Competence Area "Situation"
Besides basic reactive behaviour, situational controllers need to sense and integrate body and sensors information with situation information to allow the robot to build a representation of the task and control the interaction with humans. In particular, the integration of multi-modal sensory input leads to a more situated awareness in order to predict, detect and avoid threats before they arise. Situated controllers also need to make use of additional cues from the human interaction. For instance, integrating spoken utterances or sounds can modify movement plans and interrupt actions spontaneous and instantaneous. Here, we pursue an approach where the situational control system co-adapts with the sensorimotor body system and the environmental constraints.
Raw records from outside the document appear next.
## config.mk

```make
export PLATFORM = sky130hd
export DESIGN_NAME = fb_unpack
export DESIGN_NICKNAME = d
export VERILOG_FILES = /design/src/rtl/fbu_pkg.sv /design/src/rtl/fbu_line_calc.sv /design/src/rtl/fbu_slicer.sv /design/src/rtl/fbu_colour.sv /design/src/rtl/fb_unpack.sv
export SDC_FILE = /design/constraint.sdc
export NUM_CORES = 1
export LEC_CHECK = 0
export BUFFER_PORTS_ARGS = -buffer_cell sky130_fd_sc_hd__buf_2
export CAP_MARGIN = 20
export CORE_MARGIN = 4
export CORE_UTILIZATION = 40
export CTS_CLUSTER_DIAMETER = 200
export DETAILED_ROUTE_END_ITERATION = 8
export GPL_TIMING_DRIVEN = 0
export REMOVE_ABC_BUFFERS = 1
export SLEW_MARGIN = 20
export SYNTH_ARGS = -nofsm -noshare
export SYNTH_HDL_FRONTEND = slang
export SYNTH_SLANG_ARGS = --single-unit
```

## constraint.sdc

```tcl
create_clock -name clk -period 8.1 [get_ports clk]
set_input_delay 0.81 -clock clk [delete_from_list [all_inputs] [get_ports clk]]
set_output_delay 0.81 -clock clk [all_outputs]
set_load 0.01 [all_outputs]
```

## src/rtl/fbu_pkg.sv

```systemverilog
package fbu_pkg;
  typedef enum logic [2:0] {
    D1 = 3'd0, D2 = 3'd1, D4 = 3'd2, D8 = 3'd3,
    D16 = 3'd4, D32 = 3'd5, D565 = 3'd6, D12 = 3'd7
  } depth_e;

  localparam int WORD_W = 32;
  localparam int CNT_W  = $clog2(WORD_W) + 1;

  function automatic logic [CNT_W-1:0] pix_per_word(depth_e d);
    case (d)
      D1:      return CNT_W'(32);
      D2:      return CNT_W'(16);
      D4:      return CNT_W'(8);
      D8:      return CNT_W'(4);
      D32:     return CNT_W'(1);
      default: return CNT_W'(2);
    endcase
  endfunction

  function automatic logic [CNT_W-1:0] pix_bits(depth_e d);
    case (d)
      D1:      return CNT_W'(1);
      D2:      return CNT_W'(2);
      D4:      return CNT_W'(4);
      D8:      return CNT_W'(8);
      D32:     return CNT_W'(32);
      default: return CNT_W'(16);
    endcase
  endfunction
endpackage

```

## src/rtl/fbu_line_calc.sv

```systemverilog
module fbu_line_calc
  import fbu_pkg::*;
#(
  parameter int COLS_W = 12
) (
  input  depth_e              depth,
  input  logic [COLS_W-1:0]   cols,
  output logic [COLS_W+1:0]   bytes_per_line
);
  localparam int OUT_W = COLS_W + 2;

  always_comb begin
    case (depth)
      D1:      bytes_per_line = OUT_W'(cols >> 3);
      D2:      bytes_per_line = OUT_W'(cols >> 2);
      D4:      bytes_per_line = OUT_W'(cols >> 1);
      D8:      bytes_per_line = OUT_W'(cols);
      D32:     bytes_per_line = {cols, 2'b00};
      default: bytes_per_line = {1'b0, cols, 1'b0};
    endcase
  end
endmodule

```

## src/rtl/fbu_slicer.sv

```systemverilog
module fbu_slicer
  import fbu_pkg::*;
#(
  parameter bit REVISED = 1'b0
) (
  input  logic              clk,
  input  logic              rst_n,
  input  logic              in_valid,
  output logic              in_ready,
  input  logic [WORD_W-1:0] in_word,
  input  depth_e            cfg_depth,
  input  logic              cfg_byte_be,
  input  logic              cfg_pix_be,
  input  logic              cfg_bgr,
  input  logic [1:0]        cfg_mux,
  input  logic              out_ready,
  output logic              out_valid,
  output logic [23:0]       pix_raw,
  output depth_e            pix_depth,
  output logic              pix_bgr,
  output logic [1:0]        pix_mux
);
  localparam int SH_W = CNT_W + 1;

  logic [WORD_W-1:0] word_q;
  logic [CNT_W-1:0]  left_q;
  logic [CNT_W-1:0]  idx_q;
  logic              msbf_q;
  logic              accept;
  logic [CNT_W-1:0]  load_cnt;
  logic [WORD_W-1:0] swapped;
  logic [SH_W-1:0]   slot_w;
  logic [SH_W-1:0]   shamt;
  logic [23:0]       mask;

  assign out_valid = (left_q != '0);
  assign in_ready  = (left_q == '0) || (left_q == CNT_W'(1) && out_ready);
  assign accept    = in_valid && in_ready;

  // Reserved depth codes on the base variant consume a word with no output.
  generate
    if (REVISED) begin : g_rev
      assign load_cnt = pix_per_word(cfg_depth);
    end else begin : g_base
      assign load_cnt = (cfg_depth == D565 || cfg_depth == D12) ? '0
                                                                : pix_per_word(cfg_depth);
    end
  endgenerate

  assign swapped = cfg_byte_be ? {in_word[7:0], in_word[15:8], in_word[23:16], in_word[31:24]}
                               : in_word;

  always_ff @(posedge clk or negedge rst_n) begin
    if (!rst_n) begin
      word_q    <= '0;
      left_q    <= '0;
      idx_q     <= '0;
      msbf_q    <= 1'b0;
      pix_depth <= D1;
      pix_bgr   <= 1'b0;
      pix_mux   <= 2'b00;
    end else if (accept) begin
      word_q    <= swapped;
      left_q    <= load_cnt;
      idx_q     <= '0;
      msbf_q    <= cfg_pix_be && !cfg_byte_be;
      pix_depth <= cfg_depth;
      pix_bgr   <= cfg_bgr;
      pix_mux   <= cfg_mux;
    end else if (out_valid && out_ready) begin
      left_q <= left_q - CNT_W'(1);
      idx_q  <= idx_q + CNT_W'(1);
    end
  end

  assign slot_w = SH_W'(pix_bits(pix_depth));
  assign shamt  = msbf_q ? SH_W'(WORD_W) - slot_w * SH_W'(idx_q + CNT_W'(1))
                         : slot_w * SH_W'(idx_q);

  always_comb begin
    case (pix_depth)
      D1:      mask = 24'h000001;
      D2:      mask = 24'h000003;
      D4:      mask = 24'h00000f;
      D8:      mask = 24'h0000ff;
      D32:     mask = 24'hffffff;
      default: mask = 24'h00ffff;
    endcase
  end

  assign pix_raw = 24'(word_q >> shamt) & mask;


  no_overload_chk: assert property (@(posedge clk) disable iff (!rst_n)
    (left_q > CNT_W'(1)) |-> !in_ready);

  cnt_range_chk: assert property (@(posedge clk) disable iff (!rst_n)
    accept |=> (left_q <= CNT_W'(32)));
endmodule

```

## src/rtl/fbu_colour.sv

```systemverilog
module fbu_colour
  import fbu_pkg::*;
#(
  parameter bit REVISED = 1'b0
) (
  input  logic [23:0] raw,
  input  depth_e      depth,
  input  logic        bgr,
  input  logic [1:0]  mux,
  output logic [23:0] data,
  output logic        is_index
);
  typedef enum logic [2:0] { L_IDX, L_5551, L_565, L_565B, L_444, L_888 } layout_e;

  layout_e    lay;
  logic [7:0] r, g, b;

  always_comb begin
    case (depth)
      D1, D2, D4, D8: lay = L_IDX;
      D32:            lay = L_888;
      D16: begin
        if (REVISED)         lay = L_5551;
        else if (mux == 2'd1) lay = L_5551;
        else if (mux == 2'd3) lay = L_565B;
        else                  lay = L_565;
      end
      D565:    lay = L_565;
      default: lay = L_444;
    endcase
  end

  always_comb begin
    case (lay)
      L_5551: begin r = {raw[4:0], 3'b0};  g = {raw[9:5], 3'b0};  b = {raw[14:10], 3'b0}; end
      L_565:  begin r = {raw[4:0], 3'b0};  g = {raw[10:5], 2'b0}; b = {raw[15:11], 3'b0}; end
      L_565B: begin b = {raw[4:0], 3'b0};  g = {raw[10:5], 2'b0}; r = {raw[15:11], 3'b0}; end
      L_444:  begin r = {raw[3:0], 4'b0};  g = {raw[7:4], 4'b0};  b = {raw[11:8], 4'b0};  end
      L_888:  begin r = raw[7:0];          g = raw[15:8];         b = raw[23:16];         end
      default: begin r = 8'h00; g = 8'h00; b = raw[7:0]; end
    endcase
  end

  always_comb begin
    is_index = (lay == L_IDX);
    if (is_index)                   data = {16'h0000, b};
    else if (bgr && lay != L_565B)  data = {b, g, r};
    else                            data = {r, g, b};
  end
endmodule

```

## src/rtl/fb_unpack.sv

```systemverilog
module fb_unpack
  import fbu_pkg::*;
#(
  parameter bit REVISED = 1'b0,
  parameter int COLS_W  = 12
) (
  input  logic              clk,
  input  logic              rst_n,
  input  logic [2:0]        cfg_depth,
  input  logic              cfg_byte_be,
  input  logic              cfg_pix_be,
  input  logic              cfg_bgr,
  input  logic [1:0]        cfg_mux,
  input  logic [COLS_W-1:0] line_cols,
  output logic [COLS_W+1:0] line_bytes,
  input  logic              in_valid,
  output logic              in_ready,
  input  logic [31:0]       in_word,
  output logic              out_valid,
  input  logic              out_ready,
  output logic [23:0]       out_data,
  output logic              out_is_index
);
  depth_e      depth_in;
  logic [23:0] pix_raw;
  depth_e      pix_depth;
  logic        pix_bgr;
  logic [1:0]  pix_mux;

  assign depth_in = depth_e'(cfg_depth);

  fbu_line_calc #(.COLS_W(COLS_W)) u_line (
    .depth(depth_in), .cols(line_cols), .bytes_per_line(line_bytes)
  );

  fbu_slicer #(.REVISED(REVISED)) u_slice (
    .clk(clk), .rst_n(rst_n),
    .in_valid(in_valid), .in_ready(in_ready), .in_word(in_word),
    .cfg_depth(depth_in), .cfg_byte_be(cfg_byte_be), .cfg_pix_be(cfg_pix_be),
    .cfg_bgr(cfg_bgr), .cfg_mux(cfg_mux),
    .out_ready(out_ready), .out_valid(out_valid),
    .pix_raw(pix_raw), .pix_depth(pix_depth), .pix_bgr(pix_bgr), .pix_mux(pix_mux)
  );

  fbu_colour #(.REVISED(REVISED)) u_col (
    .raw(pix_raw), .depth(pix_depth), .bgr(pix_bgr), .mux(pix_mux),
    .data(out_data), .is_index(out_is_index)
  );


  hold_stable_chk: assert property (@(posedge clk) disable iff (!rst_n)
    (out_valid && !out_ready) |=> (out_valid && $stable(out_data) && $stable(out_is_index)));

  index_upper_zero_chk: assert property (@(posedge clk) disable iff (!rst_n)
    (out_valid && out_is_index) |-> (out_data[23:8] == 16'h0000));

  reserved_drop_chk: assert property (@(posedge clk) disable iff (!rst_n)
    (!REVISED && in_valid && in_ready && cfg_depth[2:1] == 2'b11) |=> !out_valid);

  line_8bpp_chk: assert property (@(posedge clk) disable iff (!rst_n)
    (cfg_depth == 3'd3) |-> (line_bytes == (COLS_W+2)'(line_cols)));
endmodule

```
Within SECURE, the fellows will work on a variety of neuro-inspired control systems ranging from low-level sensorimotor control to higher-level control tasks related to language interaction between humans and robots. Neurocognitive evidence on action learning and representation, such as the evidence on the mirror neuron system for action production and recognition, provides support for an integrated view of sensorimotor control where touch, proprioception, and vision are intertwined with motor information in a multisensory representation of the space around the body. Moreover, these sensorimotor representations are also integrated with linguistic knowledge from a developmental perspective. Thus some of the fellows’ projects will develop statistical and neuro-inspired robot control systems to support safe interaction with humans.